DAVID: I do not believe the s/s/c thinks before the brain gets it. You are imagining a time sequence. They work together thinking simultaneously, because they are intimately interfaced in life . Brain implementation than follows under s/s/c direction. They never are separate in time.

dhw: In dualism, when the mind instructs, the brain may respond instantly but if, for instance, the learning process or the material implementation is slow, the changes to the brain may not be instantaneous. I don’t know how this line of argument is supposed to prove that the mind cannot think new thoughts unless the implementing brain has already changed before receiving the thoughts it is going to respond to (your God expanding the pre-sapiens brain before pre-sapiens is able to think of new concepts).

You cannot deny that sapiens thought is markedly more complex than erectus, and that is due to our giant pre-frontal cortex. The size and complexity is required. We differ only in how we evolved the brain.

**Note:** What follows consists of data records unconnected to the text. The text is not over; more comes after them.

--- config.mk ---
export PLATFORM = sky130hd
export DESIGN_NAME = sixteen_bit_timer_core
export DESIGN_NICKNAME = d
export VERILOG_FILES = /design/src/inc/timer_pkg.sv /design/src/hw/sixteen_bit_timer_core.sv
export SDC_FILE = /design/constraint.sdc
export NUM_CORES = 1
export LEC_CHECK = 0
export ABC_CLOCK_PERIOD_IN_PS = 3500
export BUFFER_PORTS_ARGS = -buffer_cell sky130_fd_sc_hd__buf_2
export CAP_MARGIN = 25
export CORE_MARGIN = 1
export CORE_UTILIZATION = 55
export CTS_BUF_LIST = sky130_fd_sc_hd__clkbuf_16
export CTS_CLUSTER_DIAMETER = 40
export CTS_CLUSTER_SIZE = 25
export DETAILED_ROUTE_END_ITERATION = 10
export PLACE_DENSITY_LB_ADDON = 0.05
export SYNTH_ARGS = -nofsm -noshare
export SYNTH_HDL_FRONTEND = slang
export SYNTH_SLANG_ARGS = --single-unit
--- constraint.sdc ---
create_clock -name core_clk -period 3.5 [get_ports core_clk]
set_input_delay 1.05 -clock core_clk [delete_from_list [all_inputs] [get_ports core_clk]]
set_output_delay 1.05 -clock core_clk [all_outputs]
set_load 0.03 [all_outputs]
--- src/inc/timer_pkg.sv ---
// Purpose: shared constants and types of the sixteen bit timer core
// Assumes: byte wide registers on 32-bit word aligned addresses
// Notes: register values sit in data bits 7:0, upper bits read zero
package timer_pkg;
	localparam logic [5:0] OFF_CTRL_A = 6'h00;
	localparam logic [5:0] OFF_CTRL_B = 6'h04;
	localparam logic [5:0] OFF_CNT_L = 6'h08;
	localparam logic [5:0] OFF_CNT_H = 6'h0c;
	localparam logic [5:0] OFF_CMPA_L = 6'h10;
	localparam logic [5:0] OFF_CMPA_H = 6'h14;
	localparam logic [5:0] OFF_CMPB_L = 6'h18;
	localparam logic [5:0] OFF_CMPB_H = 6'h1c;
	localparam logic [5:0] OFF_CAP_L = 6'h20;
	localparam logic [5:0] OFF_CAP_H = 6'h24;
	localparam logic [5:0] OFF_IRQ_MASK = 6'h28;
	localparam logic [5:0] OFF_IRQ_FLAG = 6'h2c;
	localparam logic [5:0] OFF_POWER = 6'h30;
	localparam logic [7:0] CTRL_RST = 8'h00;
	localparam logic POWER_RST = 1'b0;
	// interrupt bit order in flag and mask registers
	localparam int IRQ_OVF = 0;
	localparam int IRQ_CMPA = 1;
	localparam int IRQ_CMPB = 2;
	localparam int IRQ_CAP = 3;
	localparam logic [15:0] BOTTOM = 16'h0000;
	localparam logic [15:0] MAX = 16'hffff;
	localparam logic [15:0] TOP8 = 16'h00ff;
	localparam logic [15:0] TOP9 = 16'h01ff;
	localparam logic [15:0] TOP10 = 16'h03ff;
	localparam logic [9:0] DIV8_MASK = 10'h007;
	localparam logic [9:0] DIV64_MASK = 10'h03f;
	localparam logic [9:0] DIV256_MASK = 10'h0ff;
	localparam logic [9:0] DIV1024_MASK = 10'h3ff;
	localparam int FILTER_LEN = 4;
	typedef enum logic [1:0] {SEQ_NORMAL, SEQ_CTC, SEQ_FAST, SEQ_DUAL} seq_t;
	typedef enum logic [2:0] {
		TOP_MAX, TOP_FIX8, TOP_FIX9, TOP_FIX10, TOP_CMPA, TOP_CAP
	} topsel_t;
	typedef enum logic {BUS_IDLE, BUS_ACK} bus_t;
	typedef struct packed {
		logic [1:0] comA;      // ctrl_a 7:6
		logic [1:0] comB;      // ctrl_a 5:4
		logic noiseCancel;     // ctrl_b 7
		logic captureRise;     // ctrl_b 6
		logic captureFromCmp;  // ctrl_b 5
		logic [3:0] wgm;       // ctrl_b 4:3 , ctrl_a 1:0
		logic [2:0] clkSel;    // ctrl_b 2:0
	} ctrl_t;
endpackage

--- src/hw/sixteen_bit_timer_core.sv ---
// Purpose: 16-bit timer/counter with two compare channels and capture
// Assumes: inputs synchronous to core_clk; Avalon-MM slave, 1 wait state
// Notes: 8-bit registers, 16-bit values through a shared high byte latch
//
// Register access over Avalon-MM and the register offsets were decided locally.
`timescale 1ns/1ps

module sixteen_bit_timer_core #(
	parameter int CNT_W = 16,
	parameter int FILT_LEN = timer_pkg::FILTER_LEN
) (
	input wire logic core_clk,
	input wire logic rst_n,
	input wire logic [5:0] address,
	input wire logic read,
	input wire logic write,
	input wire logic [31:0] writedata,
	output logic [31:0] readdata,
	output logic waitrequest,
	input wire logic ext_count_pin,
	input wire logic capture_pin,
	input wire logic cmp_out,
	input wire logic [3:0] irq_ack,
	output logic wave_out_a,
	output logic wave_out_b,
	output logic [3:0] irq
);
	timer_pkg::bus_t busQ;
	timer_pkg::ctrl_t ctrl;
	timer_pkg::seq_t seq;
	timer_pkg::topsel_t topSel;
	logic [7:0] ctrlAQ, ctrlBQ, tempQ, wd;
	logic [3:0] maskQ, flagQ, evt;
	logic powerGateQ;
	logic [CNT_W-1:0] cntQ, cntD, cmpABufQ, cmpBBufQ, cmpAQ, cmpBQ, capQ, top;
	logic [9:0] prescQ;
	logic pinQ, tick, upQ, acc, wrAcc, rdAcc, updCmp;
	logic atBottom, atMax, atTop, cntWr, matchA, matchB;
	logic [FILT_LEN-1:0] filtQ;
	logic trigQ, trigLevel, capEdge, wrapping;

	assign ctrl = {ctrlAQ[7:4], ctrlBQ[7:5], ctrlBQ[4:3], ctrlAQ[1:0],
		ctrlBQ[2:0]};
	assign wd = writedata[7:0];

	// bus slave: one wait state, side effects at the acknowledging edge
	assign waitrequest = (read | write) & (busQ != timer_pkg::BUS_ACK);
	assign acc = (read | write) & (busQ == timer_pkg::BUS_ACK);
	assign wrAcc = acc & write;
	assign rdAcc = acc & read;

	always_ff @(posedge core_clk or negedge rst_n) begin
		if (!rst_n) begin
			busQ <= timer_pkg::BUS_IDLE;
		end else if (busQ == timer_pkg::BUS_IDLE && (read | write)) begin
			busQ <= timer_pkg::BUS_ACK;
		end else begin
			busQ <= timer_pkg::BUS_IDLE;
		end
	end

	// read data is prepared in the wait cycle and stands at the ack edge
	always_ff @(posedge core_clk or negedge rst_n) begin
		if (!rst_n) begin
			readdata <= 32'h0000_0000;
		end else if (read && busQ == timer_pkg::BUS_IDLE) begin
			readdata <= 32'h0000_0000;
			case (address)
				timer_pkg::OFF_CTRL_A: readdata[7:0] <= ctrlAQ;
				timer_pkg::OFF_CTRL_B: readdata[7:0] <= ctrlBQ;
				timer_pkg::OFF_CNT_L: readdata[7:0] <= cntQ[7:0];
				timer_pkg::OFF_CNT_H: readdata[7:0] <= tempQ;
				timer_pkg::OFF_CMPA_L: readdata[7:0] <= cmpABufQ[7:0];
				timer_pkg::OFF_CMPA_H: readdata[7:0] <= cmpABufQ[15:8];
				timer_pkg::OFF_CMPB_L: readdata[7:0] <= cmpBBufQ[7:0];
				timer_pkg::OFF_CMPB_H: readdata[7:0] <= cmpBBufQ[15:8];
				timer_pkg::OFF_CAP_L: readdata[7:0] <= capQ[7:0];
				timer_pkg::OFF_CAP_H: readdata[7:0] <= tempQ;
				timer_pkg::OFF_IRQ_MASK: readdata[3:0] <= maskQ;
				timer_pkg::OFF_IRQ_FLAG: readdata[3:0] <= flagQ;
				timer_pkg::OFF_POWER: readdata[0] <= powerGateQ;
				default: readdata <= 32'h0000_0000;
			endcase
		end
	end

	always_ff @(posedge core_clk or negedge rst_n) begin
		if (!rst_n) begin
			ctrlAQ <= timer_pkg::CTRL_RST;
			ctrlBQ <= timer_pkg::CTRL_RST;
			maskQ <= 4'h0;
			powerGateQ <= timer_pkg::POWER_RST;
		end else if (wrAcc) begin
			case (address)
				timer_pkg::OFF_CTRL_A: ctrlAQ <= wd & 8'hf3;
				timer_pkg::OFF_CTRL_B: ctrlBQ <= wd;
				timer_pkg::OFF_IRQ_MASK: maskQ <= wd[3:0];
				timer_pkg::OFF_POWER: powerGateQ <= wd[0];
				default: ;
			endcase
		end
	end

	// one high byte latch shared by all 16-bit registers
	always_ff @(posedge core_clk or negedge rst_n) begin
		if (!rst_n) begin
			tempQ <= 8'h00;
		end else if (wrAcc && address[2] && address >= timer_pkg::OFF_CNT_H
			&& address <= timer_pkg::OFF_CAP_H) begin
			tempQ <= wd;
		end else if (rdAcc && address == timer_pkg::OFF_CNT_L) begin
			tempQ <= cntQ[15:8];
		end else if (rdAcc && address == timer_pkg::OFF_CAP_L) begin
			tempQ <= capQ[15:8];
		end
	end

	// mode decode: sequence shape and top source
	always_comb begin
		seq = timer_pkg::SEQ_NORMAL;
		topSel = timer_pkg::TOP_MAX;
		case (ctrl.wgm)
			4'd1: begin seq = timer_pkg::SEQ_DUAL; topSel = timer_pkg::TOP_FIX8; end
			4'd2: begin seq = timer_pkg::SEQ_DUAL; topSel = timer_pkg::TOP_FIX9; end
			4'd3: begin
				seq = timer_pkg::SEQ_DUAL;
				topSel = timer_pkg::TOP_FIX10;
			end
			4'd4: begin seq = timer_pkg::SEQ_CTC; topSel = timer_pkg::TOP_CMPA; end
			4'd5: begin seq = timer_pkg::SEQ_FAST; topSel = timer_pkg::TOP_FIX8; end
			4'd6: begin seq = timer_pkg::SEQ_FAST; topSel = timer_pkg::TOP_FIX9; end
			4'd7: begin
				seq = timer_pkg::SEQ_FAST;
				topSel = timer_pkg::TOP_FIX10;
			end
			4'd8, 4'd10: begin
				seq = timer_pkg::SEQ_DUAL;
				topSel = timer_pkg::TOP_CAP;
			end
			4'd9, 4'd11: begin
				seq = timer_pkg::SEQ_DUAL;
				topSel = timer_pkg::TOP_CMPA;
			end
			4'd12: begin seq = timer_pkg::SEQ_CTC; topSel = timer_pkg::TOP_CAP; end
			4'd14: begin
				seq = timer_pkg::SEQ_FAST;
				topSel = timer_pkg::TOP_CAP;
			end
			4'd15: begin
				seq = timer_pkg::SEQ_FAST;
				topSel = timer_pkg::TOP_CMPA;
			end
			default: ;
		endcase
	end

	always_comb begin
		case (topSel)
			timer_pkg::TOP_FIX8: top = timer_pkg::TOP8;
			timer_pkg::TOP_FIX9: top = timer_pkg::TOP9;
			timer_pkg::TOP_FIX10: top = timer_pkg::TOP10;
			timer_pkg::TOP_CMPA: top = cmpAQ;
			timer_pkg::TOP_CAP: top = capQ;
			default: top = timer_pkg::MAX;
		endcase
	end

	assign atBottom = cntQ == timer_pkg::BOTTOM;
	assign atMax = cntQ == timer_pkg::MAX;
	assign atTop = cntQ == top;

	// clock select; the prescaler is cleared to zero while the power gate is set
	always_ff @(posedge core_clk or negedge rst_n) begin
		if (!rst_n) begin
			prescQ <= 10'h000;
			pinQ <= 1'b0;
		end else begin
			prescQ <= powerGateQ ? 10'h000 : prescQ + 10'h001;
			pinQ <= ext_count_pin;
		end
	end

	always_comb begin
		case (ctrl.clkSel)
			3'd1: tick = 1'b1;
			3'd2: tick = (prescQ & timer_pkg::DIV8_MASK) == timer_pkg::DIV8_MASK;
			3'd3: tick = (prescQ & timer_pkg::DIV64_MASK) == timer_pkg::DIV64_MASK;
			3'd4: tick = (prescQ & timer_pkg::DIV256_MASK)
				== timer_pkg::DIV256_MASK;
			3'd5: tick = prescQ == timer_pkg::DIV1024_MASK;
			3'd6: tick = pinQ & ~ext_count_pin;
			3'd7: tick = ~pinQ & ext_count_pin;
			default: tick = 1'b0;
		endcase
		if (powerGateQ) begin
			tick = 1'b0;
		end
	end

	// counter; a software write wins over a tick in the same cycle
	assign cntWr = wrAcc && address == timer_pkg::OFF_CNT_L;
	assign wrapping = seq == timer_pkg::SEQ_NORMAL ? atMax
		: (seq == timer_pkg::SEQ_DUAL ? 1'b0 : atTop);

	always_comb begin
		cntD = cntQ;
		if (cntWr) begin
			cntD = {tempQ, wd};
		end else if (tick) begin
			if (seq == timer_pkg::SEQ_DUAL) begin
				cntD = (upQ && !atTop) || atBottom ? cntQ + 16'h0001
					: cntQ - 16'h0001;
			end else begin
				cntD = wrapping ? timer_pkg::BOTTOM : cntQ + 16'h0001;
			end
		end
	end

	always_ff @(posedge core_clk or negedge rst_n) begin
		if (!rst_n) begin
			cntQ <= 16'h0000;
			upQ <= 1'b1;
		end else begin
			cntQ <= cntD;
			if (tick && seq == timer_pkg::SEQ_DUAL && atTop) begin
				upQ <= 1'b0;
			end else if (tick && atBottom) begin
				upQ <= 1'b1;
			end
		end
	end

	// compare buffers: immediate outside PWM, else at top
	always_comb begin
		case (seq)
			timer_pkg::SEQ_FAST: updCmp = tick && atTop;
			timer_pkg::SEQ_DUAL: updCmp = tick && atTop;
			default: updCmp = 1'b1;
		endcase
	end

	always_ff @(posedge core_clk or negedge rst_n) begin
		if (!rst_n) begin
			cmpABufQ <= 16'h0000;
			cmpBBufQ <= 16'h0000;
			cmpAQ <= 16'h0000;
			cmpBQ <= 16'h0000;
		end else begin
			if (wrAcc && address == timer_pkg::OFF_CMPA_L) begin
				cmpABufQ <= {tempQ, wd};
			end
			if (wrAcc && address == timer_pkg::OFF_CMPB_L) begin
				cmpBBufQ <= {tempQ, wd};
			end
			if (updCmp) begin
				cmpAQ <= cmpABufQ;
				cmpBQ <= cmpBBufQ;
			end
		end
	end

	assign matchA = tick && cntQ == cmpAQ;
	assign matchB = tick && cntQ == cmpBQ;

	// waveform generation per channel
	function automatic logic nextWave(input logic cur, input logic [1:0] com,
		input logic hit, input timer_pkg::seq_t s, input logic up,
		input logic restart);
		logic v;
		v = cur;
		if (s == timer_pkg::SEQ_FAST && com[1]) begin
			if (hit) begin
				v = com[0];
			end else if (restart) begin
				v = ~com[0];
			end
		end else if (s == timer_pkg::SEQ_DUAL && com[1]) begin
			if (hit) begin
				v = up ? com[0] : ~com[0];
			end
		end else if (hit) begin
			case (com)
				2'b01: v = ~cur;
				2'b10: v = 1'b0;
				2'b11: v = 1'b1;
				default: v = cur;
			endcase
		end
		return v;
	endfunction

	logic pwmTopA;
	assign pwmTopA = topSel == timer_pkg::TOP_CMPA &&
		(seq == timer_pkg::SEQ_FAST || seq == timer_pkg::SEQ_DUAL);

	always_ff @(posedge core_clk or negedge rst_n) begin
		if (!rst_n) begin
			wave_out_a <= 1'b0;
			wave_out_b <= 1'b0;
		end else begin
			// while channel A also sets the PWM period it can only toggle on match
			if (pwmTopA) begin
				if (matchA && ctrl.comA == 2'b01) begin
					wave_out_a <= ~wave_out_a;
				end
			end else begin
				wave_out_a <= nextWave(wave_out_a, ctrl.comA, matchA, seq, upQ,
					tick && atTop);
			end
			wave_out_b <= nextWave(wave_out_b, ctrl.comB, matchB, seq, upQ,
				tick && atTop);
		end
	end

	// capture trigger, filtered: level must agree over the whole window
	assign trigLevel = ctrl.captureFromCmp ? cmp_out : capture_pin;

	always_ff @(posedge core_clk or negedge rst_n) begin
		if (!rst_n) begin
			filtQ <= '0;
			trigQ <= 1'b0;
		end else begin
			filtQ <= {filtQ[FILT_LEN-2:0], trigLevel};
			if (!ctrl.noiseCancel) begin
				trigQ <= trigLevel;
			end else if (&filtQ) begin
				trigQ <= 1'b1;
			end else if (~|filtQ) begin
				trigQ <= 1'b0;
			end
		end
	end

	logic trigNow;
	assign trigNow = !ctrl.noiseCancel ? trigLevel
		: (&filtQ ? 1'b1 : (~|filtQ ? 1'b0 : trigQ));
	// capture is off while the capture register sets the top
	assign capEdge = !powerGateQ && topSel != timer_pkg::TOP_CAP &&
		trigNow != trigQ && trigNow == ctrl.captureRise;

	always_ff @(posedge core_clk or negedge rst_n) begin
		if (!rst_n) begin
			capQ <= 16'h0000;
		end else if (wrAcc && address == timer_pkg::OFF_CAP_L) begin
			capQ <= {tempQ, wd};
		end else if (capEdge) begin
			capQ <= cntQ;
		end
	end

	// interrupt flags: a new event wins over a clear in the same cycle
	assign evt[timer_pkg::IRQ_OVF] = tick && (seq == timer_pkg::SEQ_DUAL
		? atBottom && !upQ : (seq == timer_pkg::SEQ_FAST ? atTop : atMax));
	assign evt[timer_pkg::IRQ_CMPA] = matchA;
	assign evt[timer_pkg::IRQ_CMPB] = matchB;
	assign evt[timer_pkg::IRQ_CAP] = capEdge | (topSel == timer_pkg::TOP_CAP
		&& tick && atTop);

	always_ff @(posedge core_clk or negedge rst_n) begin
		if (!rst_n) begin
			flagQ <= 4'h0;
		end else begin
			flagQ <= (flagQ & ~irq_ack & ~((wrAcc &&
				address == timer_pkg::OFF_IRQ_FLAG) ? wd[3:0] : 4'h0))
				| evt;
		end
	end

	assign irq = flagQ & maskQ;

	stopped_hold_a: assert property (@(posedge core_clk) disable iff (!rst_n)
		(ctrl.clkSel == 3'd0 && !cntWr) |=> $stable(cntQ))
		else $error("counter moved with no clock source");
	power_gate_a: assert property (@(posedge core_clk) disable iff (!rst_n)
		(powerGateQ && !cntWr) |=> cntQ == $past(cntQ))
		else $error("counter moved while power gated");
	match_flag_a: assert property (@(posedge core_clk) disable iff (!rst_n)
		(tick && cntQ == cmpBQ) |=> flagQ[timer_pkg::IRQ_CMPB])
		else $error("compare B match did not set its flag");
	flag_clear_a: assert property (@(posedge core_clk) disable iff (!rst_n)
		(irq_ack[timer_pkg::IRQ_CMPB] && !evt[timer_pkg::IRQ_CMPB]) |=>
		!flagQ[timer_pkg::IRQ_CMPB])
		else $error("match B flag not cleared by ack");
	capture_latch_a: assert property (@(posedge core_clk)
		disable iff (!rst_n)
		(capEdge && !(wrAcc && address == timer_pkg::OFF_CAP_L))
		|=> capQ == $past(cntQ))
		else $error("capture did not latch the count");
	low_write_a: assert property (@(posedge core_clk) disable iff (!rst_n)
		cntWr |=> cntQ == {$past(tempQ), $past(wd)})
		else $error("low byte write did not merge high latch");
	low_read_a: assert property (@(posedge core_clk) disable iff (!rst_n)
		(rdAcc && address == timer_pkg::OFF_CAP_L) |=>
		tempQ == $past(capQ[15:8]))
		else $error("low byte read did not fill high latch");
	max_wrap_a: assert property (@(posedge core_clk) disable iff (!rst_n)
		(seq == timer_pkg::SEQ_NORMAL && tick && atMax && !cntWr) |=>
		cntQ == timer_pkg::BOTTOM && flagQ[timer_pkg::IRQ_OVF])
		else $error("no wrap and overflow at max");
	irq_gate_a: assert property (@(posedge core_clk) disable iff (!rst_n)
		irq[timer_pkg::IRQ_CMPA] |-> flagQ[1] && maskQ[1])
		else $error("request without flag and enable");
	top_buffer_a: assert property (@(posedge core_clk) disable iff (!rst_n)
		(seq == timer_pkg::SEQ_FAST && !(tick && atTop)) |=>
		$stable(cmpAQ))
		else $error("active compare A changed mid period");
endmodule

==> results of run 1 <==
-- metal layers --
layer	part of all wire	wire (microns)	GRT usage	vias up
met5	0	0	0	-
met4	0.045	1323	0.1629	0
met3	0.073	2178	0.05974	83
met2	0.44	13170	0.5182	394
met1	0.44	12970	0.4875	4036
li1	-	-	-	3743
-- registers in the layout, summed over array words and instances (netlist names), 10 cells and up --
signal and count:
prescQ 10, cmpBBufQ 16, cmpAQ 16, cmpABufQ 16
cntQ 16, cmpBQ 16, capQ 16
-- cells in the mapped netlist (all sizes together), types with 3 or more instances --
cell type,n
dfrtp,154
mux2,83
nand2,82
o21ai,78
nor2,65
a21oi,49
clkbuf,47
mux2i,44
buf,43
nand3,33
xnor2,24
xor2,24
nor3,23
inv,17
nor4,17
a22oi,16
a221oi,14
and3,14
nand4,14
a31oi,12
o31ai,12
or3,12
and2,10
a21o,9
nor2b,9
nand2b,8
o21a,7
o211ai,6
or4,6
ha,5
nand3b,5
nor4b,4
a211o,3
a211oi,3
a222oi,3
nor3b,3
o22ai,3
or2,3
-- where the power goes --
group	switching (mW)	leakage [nW]	internal, mW
clock network	0.922	0.300	0.977
registers	0.397	2.03	2.04
logic	0.951	2.80	0.664
-- worst paths after layout --
check / depth (start not counted) / from / endpoint
min in group asynchronous: 1 / rst_n / wave_out_a$_DFFE_PN0P_
max: 10 / ctrlBQ[4]$_DFFE_PN0P_ / cmpBQ[8]$_DFFE_PN0P_
max in group asynchronous: 2 / rst_n / readdata[0]$_DFFE_PN0P_
min: 0 / filtQ[0]$_DFF_PN0_ / filtQ[1]$_DFF_PN0_
min reg2reg: 0 / filtQ[0]$_DFF_PN0_ / filtQ[1]$_DFF_PN0_
max reg2reg: 10 / ctrlBQ[4]$_DFFE_PN0P_ / cmpBQ[8]$_DFFE_PN0P_
-- what timing repair did --
action	4_1_cts	5_1_grt
cloned	0	2
gates resized for setup	5	28
pin swaps	0	3
setup endpoints to repair	26	45
setup buffers	1	4
-- area by class of cell --
cell class              instances  share of cell area
multi-input cells             755              0.4813
flip-flops and latches        155              0.3525
repair buffers                121             0.07973
clock buffers                  17             0.03861
well taps                     220             0.02499
clock inverters                15             0.01704
inverters                      17            0.005792
-- worst max-delay path: cells and delay by family (launching register included) --
| kind | cells | cell delay, ns |
|---|---|---|
| AO/OA/AOI/OAI | 1 | 0.10 |
| buffers and inverters | 1 | 0.18 |
| flip-flops | 1 | 0.45 |
| multiplexers | 1 | 0.30 |
| AND/OR/NAND/NOR | 7 | 2.32 |
-- stage by stage --
stage / utilization / cells
after floorplan: - / 1017
after global placement: 0.6099 / 1261
after detailed placement: 0.6099 / 1261
after CTS: 0.6482 / 1294
after global routing: 0.6573 / 1300
final: 0.6573 / 1300
-- logic make-up (layout without fill, tap and decap cells) --
kind of cell               Yosys count  after routing  synth area share
and+or+nand+nor                    313            313            0.1674
AOI/OAI and AO/OA                  237            237            0.1583
DFF                                155            155            0.4077
muxes                              128            128            0.1587
buffers and inverters              107            170           0.05680
xor gates and xnor gates            48             48           0.04418
adders and majority gates            5              5          0.006574
other                                1             24         0.0003940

dhw: Once again: the argument concerns your insistence that the pre-sapiens s/s/c could not think of new thoughts until your God had expanded his brain, which means that thought depends on the brain and not on the s/s/c. And this is contradicted by your belief that the thinking s/s/c survives the death of the brain, when it will have different things to think about and no material means of implementing thoughts.

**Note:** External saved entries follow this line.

File: src/hdl/tmcap_pkg.sv
package tmcap_pkg;

    // internal source advances once per instruction cycle of four clocks
    localparam int unsigned  INSTR_CLOCKS   = 4;
    localparam logic [1:0]   INSTR_DIV_LAST = 2'(INSTR_CLOCKS - 1);

    // register indices; byte address is four times the index
    localparam logic [5:0]   IDX_CTRL       = 6'h16;
    localparam logic [5:0]   IDX_PERIOD_A   = 6'h17;
    localparam logic [5:0]   IDX_PERIOD_B   = 6'h18;
    localparam logic [5:0]   IDX_COUNT_A    = 6'h19;
    localparam logic [5:0]   IDX_COUNT_B    = 6'h1A;
    localparam logic [5:0]   IDX_WIDE_LOW   = 6'h1B;
    localparam logic [5:0]   IDX_WIDE_HIGH  = 6'h1C;
    localparam logic [5:0]   IDX_WPCA_LOW   = 6'h1D;
    localparam logic [5:0]   IDX_WPCA_HIGH  = 6'h1E;
    localparam logic [5:0]   IDX_CAPB_LOW   = 6'h1F;
    localparam logic [5:0]   IDX_CAPB_HIGH  = 6'h20;
    localparam logic [5:0]   IDX_STATUS     = 6'h21;
    localparam logic [5:0]   IDX_MASK       = 6'h22;
    localparam logic [5:0]   IDX_MODE       = 6'h23;

    // timer_capture_control fields
    localparam int unsigned  CTRL_CS_A      = 0;
    localparam int unsigned  CTRL_CS_B      = 1;
    localparam int unsigned  CTRL_CS_WIDE   = 2;
    localparam int unsigned  CTRL_COMBINE   = 3;
    localparam int unsigned  CTRL_CAPA_LSB  = 4;
    localparam int unsigned  CTRL_CAPB_LSB  = 6;
    localparam logic [7:0]   CTRL_RESET     = 8'h00;

    // status and mask layout
    localparam int unsigned  ST_OVF_A       = 0;
    localparam int unsigned  ST_OVF_B       = 1;
    localparam int unsigned  ST_OVF_WIDE    = 2;
    localparam int unsigned  ST_CAP_A       = 3;
    localparam int unsigned  ST_CAP_B       = 4;
    localparam int unsigned  ST_WIDTH       = 5;
    localparam logic [4:0]   STATUS_RESET   = 5'h00;
    localparam logic [4:0]   MASK_RESET     = 5'h00;

    // mode register: bit 0 turns the wide period pair into capture A
    localparam int unsigned  MODE_CAPA_EN   = 0;
    localparam logic [0:0]   MODE_RESET     = 1'h0;

    localparam logic [7:0]   PERIOD_RESET   = 8'hFF;
    localparam logic [15:0]  WPCA_RESET     = 16'hFFFF;

    localparam logic [3:0]   RISE4_LAST     = 4'h3;
    localparam logic [3:0]   RISE16_LAST    = 4'hF;

    typedef enum logic [1:0] {
        EDGE_FALL,
        EDGE_RISE,
        EDGE_RISE4,
        EDGE_RISE16
    } tmcap_edge_e;

endpackage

Once again you specifically ignore the reasonable concept that the brain is a form of hardware and the s/s/c is a form of software, probably at a quantum level, with the result that complex thought requires complex neuronal networks in the prefrontal cortex.


DAVID: Strange stretch of logic. I am discussing the degree of intelligence, IQ, the brain allows not intelligence itself!

dhw: Badly phrased by me. You are faced with the prospect of an afterlife without your personal degree of intelligence, which apparently depends on the type of brain you have.

Whatever is contained in my s/s/c in life is also present in death totally unchanged. It is obvious that the living brain allows different levels of intelligence.


DAVID: The brain offers a basic substrate but I am fully aware that factors improve or reduce the IQ, but only a few can achieve genius status […] As for blank slate, the fetus brain operates at a sensory and muscle level in the womb, but development of personality and therefore content of s/s/c starts at birth tightly interfaced with the brain, guided by genetics, nurturing controls and also other uncontrolled events.

dhw: And according to you the s/s/c depends on (a) the type of brain you are born with, and (b) genetics – which you are also born with and which constitutes 40% of the s/s/c. Hardly a blank slate. But of course it takes time and experience for all the inborn characteristics of brain type and genetics to emerge, and nobody knows the extent to which the given 40% may be changed by nurturing controls and other uncontrolled events.

We really don't differ much in the definition of blank slate. You look to genetic guidelines to say it isn't blank at birth, and I say it starts blank at birth and is molded by the guidlines from day one.